I also checked the alpha diversity index (Shannon) and as expected, they are statistically different given different number of ASVs, which indicate that the significantly lower number of reads in the phylogenetic identification method is influencing the community composition index.

Attached below is a visualization of the top 20 genera to illustrate the difference in the number of reads generated by the two methods affected the downstream metrices.

I have three questions:

  • What is happening to the number of reads for the phylogenetic method that I lose ~80% of them?
  • I am expecting both methods to yield approximately similar result in identifying the taxonomy since both come from the same reference database. What makes them different?
  • Which of the methods do you recommend to use? The tutorial encourages to use the phylogenetic method, but I am unsure which one to use now.

Many thanks in advance!

2 Likes

Hi @emntsha,

The phylogenetic method assumes V4 ASVs 90/100/150nt fragments right now as that's the primary set of what was placed. I would not expect any V1-2 fragments to place, unless the depositors of data in Qiita were inaccurate about their preparation information. We are working on allowing placement with other variable regions but that isn't ready yet.
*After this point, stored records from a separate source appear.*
Background: an optimization exercise with open tools, aiming at small area. Do not read the settings as production practice. At most, simulation tests tie the RTL to the original design; equivalence was not proved. Power figures rest on the tool's default switching activity, not on a simulated workload.

==> module four_channel_rate_limited_averager_top, before the edit <==
module four_channel_rate_limited_averager_top (
	input  logic                          clk,
	input  logic                          arst_n,
	input  logic                          s_tvalid,
	output logic                          s_tready,
	input  logic [fcrla_pkg::IN_W-1:0]    s_tdata,
	input  logic [1:0]                    s_tuser,
	output logic                          m_tvalid,
	input  logic                          m_tready,
	output logic [fcrla_pkg::OUT_W-1:0]   m_tdata,
	input  logic                          cfg_we,
	input  logic [fcrla_pkg::IVAL_W-1:0]  cfg_data
);
	fcrla_pkg::state_t state_q;
	logic [5:0]  cnt_q;
	logic [15:0] ival_q;
	logic        stream_q;
	logic [31:0] last_q;
	logic        fresh_q;    
	logic        clrp_q;
	logic [11:0] w0h_q, w1h_q, w2h_q, w3h_q;
	logic        smp;
	logic        room;
	logic        need_acc;
	logic        accept;
	logic        hit;
	logic        acc_last;
	logic        shift;
	logic [15:0] pad;
	logic [27:0] acc;
	logic [27:0] dstep;
	logic [27:0] alu;
	logic [12:0] tally_inc;
	logic [5:0]  cnt_inc;
	assign smp      = (s_tuser == 2'd0) && stream_q && s_tdata[0];
	assign room     = !m_tdata[76];
	assign need_acc = smp && room;
	assign acc_last = (state_q == fcrla_pkg::ST_ACC) && (cnt_q[1:0] == 2'd3);
	assign s_tready = ((state_q == fcrla_pkg::ST_IDLE) && !need_acc) || acc_last;
	assign accept   = s_tvalid && s_tready;
	assign shift    = (state_q == fcrla_pkg::ST_ACC) || (state_q == fcrla_pkg::ST_DIV);
	always_comb begin
		logic [31:0] t;
		logic [31:0] e;
		logic        c;
		logic        hi;
		logic        nl;
		t = s_tdata[32:1];
		c = 1'b1;
		for (int i = 0; i < 32; i++) begin
			nl   = !(last_q[i] && !fresh_q);
			e[i] = t[i] ^ nl ^ c;
			c    = (t[i] & nl) | (c & (t[i] ^ nl));
		end
		c = 1'b1;
		for (int i = 0; i < 16; i++) begin
			c = (e[i] & !ival_q[i]) | (c & (e[i] ^ !ival_q[i]));
		end
		hi  = |e[31:16];
		hit = hi || c;
	end
	always_comb begin
		case (cnt_q[1:0])
			2'd0:    pad = s_tdata[48:33];
			2'd1:    pad = s_tdata[64:49];
			2'd2:    pad = s_tdata[80:65];
			default: pad = s_tdata[96:81];
		endcase
	end
	always_comb begin
		logic [27:0] a;
		logic        c;
		a = clrp_q ? 28'd0 : {w0h_q, m_tdata[15:0]};
		c = 1'b0;
		for (int i = 0; i < 16; i++) begin
			acc[i] = a[i] ^ pad[i] ^ c;
			c      = (a[i] & pad[i]) | (c & (a[i] ^ pad[i]));
		end
		for (int i = 16; i < 28; i++) begin
			acc[i] = a[i] ^ c;
			c      = a[i] & c;
		end
	end
	always_comb begin
		logic [12:0] tr;
		logic [12:0] d;
		logic        c;
		tr = {w0h_q, m_tdata[15]};
		c  = 1'b1;
		for (int i = 0; i < 13; i++) begin
			d[i] = tr[i] ^ !m_tdata[64+i] ^ c;
			c    = (tr[i] & !m_tdata[64+i]) | (c & (tr[i] ^ !m_tdata[64+i]));
		end
		dstep = {c ? d[11:0] : tr[11:0], m_tdata[14:0], c};
	end
	assign alu = (state_q == fcrla_pkg::ST_DIV) ? dstep : acc;
	always_ff @(posedge clk) begin
		if (shift) begin
			{w3h_q, m_tdata[63:48]} <= alu;
			{w2h_q, m_tdata[47:32]} <= {w3h_q, m_tdata[63:48]};
			{w1h_q, m_tdata[31:16]} <= {w2h_q, m_tdata[47:32]};
			{w0h_q, m_tdata[15:0]}  <= {w1h_q, m_tdata[31:16]};
		end
	end
	always_comb begin
		logic c;
		c = 1'b1;
		for (int i = 0; i < 13; i++) begin
			tally_inc[i] = m_tdata[64+i] ^ c;
			c            = m_tdata[64+i] & c;
		end
		c = 1'b1;
		for (int i = 0; i < 6; i++) begin
			cnt_inc[i] = cnt_q[i] ^ c;
			c          = cnt_q[i] & c;
		end
	end
	always_ff @(posedge clk) begin
		cnt_q <= '0;
		if ((state_q == fcrla_pkg::ST_ACC) && !acc_last) begin
			cnt_q <= cnt_inc;
		end
		if (state_q == fcrla_pkg::ST_DIV) begin
			cnt_q <= cnt_inc;
		end
	end
	always_ff @(posedge clk or negedge arst_n) begin
		if (!arst_n) begin
			state_q <= fcrla_pkg::ST_IDLE;
		end else begin
			unique case (state_q)
				fcrla_pkg::ST_IDLE: begin
					if (s_tvalid && need_acc) begin
						state_q <= fcrla_pkg::ST_ACC;
					end else if (accept && smp && hit) begin
						state_q <= fcrla_pkg::ST_DIV;
					end
				end
				fcrla_pkg::ST_ACC: begin
					if (acc_last) begin
						state_q <= hit ? fcrla_pkg::ST_DIV : fcrla_pkg::ST_IDLE;
					end
				end
				fcrla_pkg::ST_DIV: begin
					if (cnt_q == 6'd63) begin
						state_q <= fcrla_pkg::ST_OUT;
					end
				end
				default: begin
					if (m_tready) begin
						state_q <= fcrla_pkg::ST_IDLE;
					end
				end
			endcase
		end
	end
	always_ff @(posedge clk or negedge arst_n) begin
		if (!arst_n) begin
			ival_q <= fcrla_pkg::EMIT_INTERVAL_RESET;
		end else if (cfg_we) begin
			ival_q <= cfg_data;
		end
	end
	always_ff @(posedge clk or negedge arst_n) begin
		if (!arst_n) begin
			stream_q <= 1'b0;
			fresh_q  <= 1'b1;
			m_tdata[76:64] <= '0;
			clrp_q   <= 1'b1;
		end else if ((state_q == fcrla_pkg::ST_OUT) && m_tready) begin
			m_tdata[76:64] <= '0;
			clrp_q  <= 1'b1;
		end else if (accept) begin
			unique case (s_tuser)
				2'd1: begin
					stream_q <= 1'b1;
					m_tdata[76:64] <= '0;
					clrp_q   <= 1'b1;
				end
				2'd2: stream_q <= 1'b0;
				2'd0: begin
					if (smp) begin
						if (room) begin
							m_tdata[76:64] <= tally_inc;
							clrp_q  <= 1'b0;
						end
						if (hit) begin
							fresh_q <= 1'b0;
						end
					end
				end
				default: ;
			endcase
		end
	end
	always_ff @(posedge clk) begin
		if (accept && smp && hit) begin
			last_q <= s_tdata[32:1];
		end
	end
	assign m_tvalid = (state_q == fcrla_pkg::ST_OUT);
	assign m_tdata[79:77] = 3'b000;
endmodule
For your data, I would recommend either Naive Bayes against full length or closed reference clustering w/ the non-v4-16s action.

Best,
Daniel

3 Likes

Hi @wasade,

thanks for your reply. I used the closed reference clustering with non-v4-16s action for the phylogenetic method and the corresponding result I described here was generated from using non-v4-16s action. Or do you mean a different thing?
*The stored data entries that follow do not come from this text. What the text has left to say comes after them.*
Source: an optimization exercise on an open RTL-to-GDS flow (aim: small area). Production flows keep margins and buffers that such runs may drop.
The RTL was checked by simulation tests, not by an equivalence proof against the original design.
Power figures rest on the tool's default switching activity, not on a simulated workload.

[flow/design.v]
package iot_pkg;
	localparam int BYTE_W = 8;    
	localparam int ITEM_W = 128;  
	localparam int CRC_W  = 3;    
	localparam int IDX_W  = 4;    
	typedef logic [BYTE_W-1:0] byte_t;
	typedef logic [ITEM_W-1:0] item_t;      
	typedef logic [CRC_W-1:0]  crc_t;
	typedef logic [IDX_W-1:0]  byte_idx_t;
	typedef enum logic [2:0] {
		fn_crc = 3'd3,  
		fn_max = 3'd4,  
		fn_min = 3'd5   
	} fn_e;
	localparam crc_t CRC_POLY = 3'b101;
endpackage
`timescale 1ns/1ps
`timescale 1ns/1ps
module crc3_unit (
	input  iot_pkg::crc_t  rem_in,   
	input  iot_pkg::byte_t byte_in,
	output iot_pkg::crc_t  rem_out,  
	output iot_pkg::crc_t  crc_out   
);
	function automatic iot_pkg::crc_t crc_step(iot_pkg::crc_t r, logic b);
		iot_pkg::crc_t nxt;
		nxt = {r[iot_pkg::CRC_W-2:0], b};
		if (r[iot_pkg::CRC_W-1])
			nxt = nxt ^ iot_pkg::CRC_POLY;  
		crc_step = nxt;
	endfunction
	always_comb begin
		rem_out = rem_in;
		for (int i = iot_pkg::BYTE_W - 1; i >= 0; i--)
			rem_out = crc_step(rem_out, byte_in[i]);
		crc_out = rem_out;
		for (int i = 0; i < iot_pkg::CRC_W; i++)
			crc_out = crc_step(crc_out, 1'b0);  
	end
endmodule
`timescale 1ns/1ps
module rank_unit (
	input  logic           clk,
	input  logic           min_mode,   
	input  logic           step_best,
	input  logic           step_second,
	input  logic           first_byte,  
	input  logic           first_item,  
	input  logic           second_item, 
	input  logic           in_en,
	input  iot_pkg::byte_t iot_in,
	input  iot_pkg::byte_t held_byte,   
	input  logic           use_held,
	input  logic           crc_mode,    
	input  iot_pkg::crc_t  crc_rem,     
	input  iot_pkg::crc_t  crc_res,     
	output iot_pkg::item_t best_q,
	output iot_pkg::item_t second_q
);
	iot_pkg::item_t best_n_q, second_n_q;
	assign best_q   = ~best_n_q;
	assign second_q = ~second_n_q;
	logic [1:0] cmp_best_q, cmp_second_q;
	logic [1:0] prev_best, prev_second, cmp_best, cmp_second;
	iot_pkg::byte_t top_best, top_second;
	iot_pkg::byte_t in_best, in_second;
	logic better_best, better_second;
	assign top_best   = best_q[iot_pkg::ITEM_W-1 -: iot_pkg::BYTE_W];
	assign top_second = second_q[iot_pkg::ITEM_W-1 -: iot_pkg::BYTE_W];
	always_comb begin
		if (min_mode) begin
			better_best   = (iot_in < top_best);
			better_second = (iot_in < top_second);
		end else begin
			better_best   = (iot_in > top_best);
			better_second = (iot_in > top_second);
		end
		prev_best   = first_byte ? 2'b00 : cmp_best_q;
		prev_second = second_item ? 2'b11 : (first_byte ? 2'b00 : cmp_second_q);
		cmp_best   = prev_best[1]   ? prev_best   : {iot_in != top_best,   better_best};
		cmp_second = prev_second[1] ? prev_second : {iot_in != top_second, better_second};
		if (use_held)
			in_best = held_byte;
		else if (!first_item && cmp_best == 2'b10)
			in_best = top_best;
		else
			in_best = iot_in;
		if (cmp_best == 2'b11)
			in_second = top_best;
		else if (cmp_second == 2'b10)
			in_second = top_second;
		else
			in_second = iot_in;
		if (crc_mode) begin
			in_best[iot_pkg::CRC_W-1:0]   = crc_rem;
			in_second[iot_pkg::CRC_W-1:0] = crc_res;
		end
	end
	always_ff @(posedge clk) begin
		if (in_en) begin
			cmp_best_q   <= cmp_best;
			cmp_second_q <= cmp_second;
		end
		if (step_best)
			best_n_q <= {best_n_q[iot_pkg::ITEM_W-iot_pkg::BYTE_W-1:0], ~in_best};
		if (step_second)
			second_n_q <= {second_n_q[iot_pkg::ITEM_W-iot_pkg::BYTE_W-1:0], ~in_second};
	end
endmodule
`timescale 1ns/1ps
module iot_filter (
	input  logic           clk,
	input  logic           rst,
	input  logic           in_en,
	input  iot_pkg::byte_t iot_in,
	input  logic [2:0]     fn_sel,
	output logic           busy,
	output logic           valid,
	output iot_pkg::item_t iot_out
);
	logic crc_mode, rank_mode, min_mode;
	assign crc_mode  = (fn_sel == iot_pkg::fn_crc);
	assign rank_mode = (fn_sel == iot_pkg::fn_max) || (fn_sel == iot_pkg::fn_min);
	assign min_mode  = (fn_sel == iot_pkg::fn_min);
	iot_pkg::byte_idx_t byte_cnt;   
	logic [2:0]         item_cnt;   
	logic [2:0]         phase_q;    
	logic first_byte, last_byte, last_item, start;
	assign first_byte = (byte_cnt == '0);
	assign last_byte  = (byte_cnt == '1);
	assign last_item  = (item_cnt == '1);
	assign start = in_en && last_byte && (crc_mode || (rank_mode && last_item));
	logic ph1, ph3, ph4, ph5;
	assign ph1 = phase_q[2] & ~phase_q[1];
	assign ph3 = phase_q[2] &  phase_q[0];
	assign ph4 = ~phase_q[2] & phase_q[1];
	assign ph5 = ~phase_q[1] & phase_q[0];
	always_ff @(posedge clk or posedge rst) begin
		if (rst) begin
			byte_cnt <= '0;
			item_cnt <= '0;
			phase_q  <= '0;
		end else begin
			if (in_en) begin
				byte_cnt <= byte_cnt + 1'b1;
				if (last_byte)
					item_cnt <= item_cnt + 1'b1;
			end
			phase_q <= {start | (~phase_q[0] & (phase_q[2] | phase_q[1])), phase_q[2], phase_q[1]};
		end
	end
	assign busy  = rank_mode & (phase_q[2] | phase_q[1]);
	assign valid = phase_q[0] & (phase_q[2] ? crc_mode : rank_mode);
	iot_pkg::byte_t held_q;
	logic use_held;
	always_ff @(posedge clk) begin
		if (ph1)
			held_q <= iot_in;
	end
	assign use_held = rank_mode & ph5 & (byte_cnt == iot_pkg::byte_idx_t'(1));
	iot_pkg::item_t best_q, second_q;
	iot_pkg::crc_t  crc_rem, crc_res;
	crc3_unit i_crc (
		.rem_in(first_byte ? '0 : best_q[iot_pkg::CRC_W-1:0]),
		.byte_in(iot_in),
		.rem_out(crc_rem),
		.crc_out(crc_res)
	);
	logic step_best, step_second, first_item, second_item;
	assign first_item  = (item_cnt == 3'd0);
	assign second_item = (item_cnt == 3'd1);
	assign step_best   = (in_en & ~(rank_mode & ph1)) | use_held;
	assign step_second = in_en & (crc_mode ? last_byte : ~first_item);
	rank_unit i_rank (
		.clk(clk), .min_mode(min_mode),
		.step_best(step_best), .step_second(step_second),
		.first_byte(first_byte), .first_item(first_item), .second_item(second_item),
		.in_en(in_en), .iot_in(iot_in), .held_byte(held_q), .use_held(use_held),
		.crc_mode(crc_mode), .crc_rem(crc_rem), .crc_res(crc_res),
		.best_q(best_q), .second_q(second_q)
	);
	logic sel_best, sel_second, sel_low;
	assign sel_best   = rank_mode & ph4;
	assign sel_second = rank_mode & ph5;
	assign sel_low    = sel_second | (crc_mode & ph3);
	assign iot_out[iot_pkg::ITEM_W-1:iot_pkg::CRC_W] =
		({(iot_pkg::ITEM_W-iot_pkg::CRC_W){sel_best}}   & best_q[iot_pkg::ITEM_W-1:iot_pkg::CRC_W]) |
		({(iot_pkg::ITEM_W-iot_pkg::CRC_W){sel_second}} & second_q[iot_pkg::ITEM_W-1:iot_pkg::CRC_W]);
	assign iot_out[iot_pkg::CRC_W-1:0] =
		({iot_pkg::CRC_W{sel_best}} & best_q[iot_pkg::CRC_W-1:0]) |
		({iot_pkg::CRC_W{sel_low}}  & second_q[iot_pkg::CRC_W-1:0]);
endmodule
[flow/run.sh]
#!/bin/bash
# synth_recipe.tcl (not shown) runs the flow's synth.tcl, then flattens the netlist and writes it again
# the make line also repeats each setting of config.mk as NAME=value (left out here)
make -C /OpenROAD-flow-scripts/flow DESIGN_CONFIG=/design/flow/config.mk WORK_HOME=/design/flow/orfs CLKGATE_MAP_FILE= SYNTH_SCRIPT=/design/flow/synth_recipe.tcl finish
[flow/config.mk]
export PLATFORM = sky130hd
export DESIGN_NAME = iot_filter
export DESIGN_NICKNAME = iot_filter
export VERILOG_FILES = /design/flow/design.v
export SDC_FILE = /design/flow/constraint.sdc
export NUM_CORES = 4
export LEC_CHECK = 0
export ABC_AREA = 1
export CAP_MARGIN = 20
export CORE_MARGIN = 2
export CORE_UTILIZATION = 70
export CTS_BUF_LIST = sky130_fd_sc_hd__clkbuf_4
export CTS_CLUSTER_SIZE = 20
export SLEW_MARGIN = 20
[flow/constraint.sdc]
create_clock -name core_clock -period 6.0 [get_ports {clk}]
set_input_delay 1.2000 -clock core_clock [delete_from_list [all_inputs] [get_ports {clk}]]
set_output_delay 1.2000 -clock core_clock [all_outputs]
set_load 0.01 [all_outputs]
==> results.yml, run 1 <==
outcome:
  run_status: "finished clean"
setup_path:
  highest_delay_cell_along_the_critical_path: "sky130_fd_sc_hd__clkdlybuf4s50_1"
  crit_required_ps: 4800
  worst_path_dominant_cell_family: "buffers and inverters"
  crit_type: "primary input to primary output"
  cell_by_cell_trace_of_the_critical_path: "clkdlybuf4s50_1 > inv_1 > nor2_1 > nand2_1 > nor2_1 > inv_4 > buf_4 > o22ai_1 > clkdlybuf4s50_1"
  worst_setup_path_end_kind: "primary output"
  worst-r2r-setup-slack_ps: 2720
  worst-path-max-fanout: 93
  critPathMaxStageDelay_ps: 590
  wp_data_arrival_ps: 4110
  cp-start-kind: "primary input"
  path_buf_inv: 5
pwr:
  p_seq_share_pct: 48.8
  cellInternalPower_uw: 3970
  p_sw_share_pct: 33.2
  power_per_cell_area_nw_per_um2: 446
  ir_drop_mv: 0.365
  static_leakage_uw: 0.00486
  p_switching_uw: 1980
  post-layout-total-power_uw: 5950
  power.share.clock_pct: 26.3
  combinationalPowerShare_pct: 24.8
job:
  maxCapViolations: 0
timing:
  fin_hold_ws_ps: 445
  finalClockSkew_ps: 56.7
  tightest_slew_ps: 1010
  finalCritPeriodShare_pct: 88.5
  finalCriticalPeriod_ps: 5310
  rsz_0062_raised_after_global_routing: "false"
  fin_setup_tns_ps: 0
  finalHoldViolCount: 0
  setup-violations-final: 0
  final_max_slew_viol_count: 0
  maxSlewHeadroom_pct: 32.5
  max_clock_freq_mhz: 188
detailed_routing:
  detail_route.wirelength_um: 29000
  detailedRoute.firstPassIterationCount: 5
  avgRoutedWirePerCell_um: 25.2
  drt-vias-per-instance: 6.57
  route.detailed.drc: 0
  routed_antenna_nets: 0
  num_vias: 7557
  initialDrtViolationCount: 1075
floorplan:
  die_h_um: 128
  num_io_pins: 144
  fp.dieArea_um2: 16500
  fp.dieW_um: 128
  initial_utilization_pct: 71.6
  core.rowCount: 45
  placeable_area_um2: 15100
yosys:
  synth-edff-count: 268
  ys.flop_type: "sky130_fd_sc_hd__edfxtp_1"
  synth.yosys.seq_area_share_pct: 76.5
  synth_area_um2: 10800
  syn_avg_cell_area_um2: 15.0
  synth_fp_nets: 762
  synth_cell_types: 32
  synth-seq-cells: 278
  synthCells: 725
  async_reset_ff_share_pct: 3.60
  synth-warning-count: 3
placement:
  place_hpwl_um: 17400
  io_buffers: 143
  routability_cong: 0.882
  placed_cell_area_um2: 12500
clock_tree:
  cts_hold_buffers: 0
  cts.sinks: 278
  cts_tree: "done"
  tritoncts.num_buffers: 69
  cts.reportedPaths.clkPinSlew_ps: 70
  post_cts_buffers: 0
  clockRootBuffer: "sky130_fd_sc_hd__clkbuf_4"
  max-clock-path-buffers: 3
  insertion_delay_ps: 670
  clock_tree.htree_level_count: 3
  post_cts_resize_count: 0
cells_and_area:
  area.growth.synth_to_final_pct: 23.1
  antenna_cells: 0
  finish.instance_area_um2: 13400
  final_layout_size_suffix_gt1_share_pct: 15.5
  num-nets-final: 950
global_routing:
  global_route.usage.total_pct: 35.6
  gr-total-overflow: 0
  number_of_antenna_violations_at_the_first_check_in_global_routing: 0
  grt_pass1_wl_um: 42700
  grt_start_max_net_pins: 94
  via_count_of_the_first_global_routing_pass: 7481
min_path:
  hold_class: "flop to flop"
Also, since you said that any V1-2 fragments are not expected, does it mean that the phylogenetic methods remove the reads that are not in the database because the database/set does not contain data for V1-2? It was also mentioned that the non-V4-16s action will perform the closed reference OTU picking against the full length 16s sequences in GG2, so shouldn't V1-2 be covered in the full length sequences?
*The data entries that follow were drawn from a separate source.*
This is an optimization exercise on Yosys and OpenROAD, whose aim is small area, a short achievable clock period and few clock cycles, not a production implementation.
At most, simulation tests tie the RTL to the original design; equivalence was not proved.
The RTL of runs 2 to 5 was laid out without a check of its function.
Power figures rest on the tool's default switching activity, not on a simulated workload.

## flow/design.v (module list and top-level ports; edited modules follow where they fit)
// module accq_add40: 150 lines
// module accq_nq_tree: 308 lines
// module accq_top: 340 lines
// module accq_eng: 76 lines
module accq_top (
  input  logic        clk_i,
  input  logic        rst_ni,
  input  logic        cmd_valid_i,
  input  logic [9:0]  cmd_i,
  output logic        cmd_ready_o,
  input  logic        psum_valid_i,
  input  logic [31:0] psum_i,
  output logic        psum_ready_o,
  input  logic        norm_valid_i,
  input  logic [12:0] norm_i,
  output logic        norm_ready_o,
  output logic        out_valid_o,
  output logic [63:0] out_o,
  input  logic        out_ready_i,
  output logic        busy_o
);
  // ...
==> flow/flow/run.sh <==
#!/bin/bash
# Own flow: the standard layout (standard.sh, standard synthesis unchanged) with
#  - port buffers of buf_2 instead of the default delay buffer,
#  - a clock tree without dummy loads, built from clkbuf_8,
#  - a tighter setup repair target.
# make's own output goes to standard_flow.log; ORFS keeps each step's log under orfs/logs.
set -euo pipefail
bash standard.sh \
  "BUFFER_PORTS_ARGS=-buffer_cell sky130_fd_sc_hd__buf_2" \
  "CTS_ARGS=-sink_clustering_enable -repair_clock_nets -dont_use_dummy_load -buf_list sky130_fd_sc_hd__clkbuf_8 -sink_clustering_size 16 -sink_clustering_max_diameter 60" \
  "SETUP_SLACK_MARGIN=6.6" \
  finish > standard_flow.log 2>&1
==> flow/standard.sh <==
#!/bin/bash
# synth_recipe.tcl (not shown) runs the flow's synth.tcl, then flattens the netlist and writes it again
# the make line also repeats each setting of config.mk as NAME=value (left out here)
make -C /OpenROAD-flow-scripts/flow DESIGN_CONFIG=/design/flow/config.mk WORK_HOME=/design/flow/orfs CLKGATE_MAP_FILE= SYNTH_SCRIPT=/design/flow/synth_recipe.tcl "${@:-finish}"
==> flow/config.mk <==
export PLATFORM = sky130hd
export DESIGN_NAME = accq_top
export DESIGN_NICKNAME = accq_top
export VERILOG_FILES = /design/flow/design.v
export SDC_FILE = /design/flow/constraint.sdc
export NUM_CORES = 4
export LEC_CHECK = 0
export ABC_AREA = 1
export CAP_MARGIN = 20
export CORE_MARGIN = 2
export CORE_UTILIZATION = 60
export SLEW_MARGIN = 20
==> flow/constraint.sdc <==
create_clock -name core_clock -period 10.0 [get_ports {clk_i}]
set_input_delay 2.0000 -clock core_clock [delete_from_list [all_inputs] [get_ports {clk_i}]]
set_output_delay 2.0000 -clock core_clock [all_outputs]
set_load 0.01 [all_outputs]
Please excuse my seemingly absurd questions since I am completely new in the field and trying to understand how the pre-processing works.

Hi @emntsha,

I would not expect V1-2 fragments to exist in the tree already, so the phylogenetic taxonomy (e.g., using filter-features) should not work.

Most of the backbone sequences should have V1-2 but it's not unusual for "full length" 16S to miss some terminal positions. Do you have an example set of V1-2 sequences which do not recruit under closed reference to the backbone?

Best,
Daniel

Hi @wasade,

I can look for them but right now I don't have any such example. If the problem is due to less V1-2 fragments in the backbone, the two methods have 1476 identified taxa overlaps (78% of what were identified from Naive Bayes classifier), hence, not really explaining the low number of reads. What could be the reason for the low number of read beside less fragments of V1-2 in the backbones?

1 Like

Hi @emntsha,

What would be easiest is if some data could be shared so I can directly evaluate them.

Best,
Daniel

Hi @wasade,

I can send you some data to your email. Could I have your email?

Hi @emntsha,
We usually like to keep forum related questions on the forum. Please send your data as a DM to @wasade, if you do not feel comfortable sharing publicly.

2 Likes

Hi @cherman2,

Ah thanks for your info. I wasn't aware that there is a DM feature in the forum. Will do so!

2 Likes

This topic was automatically closed 31 days after the last reply. New replies are no longer allowed.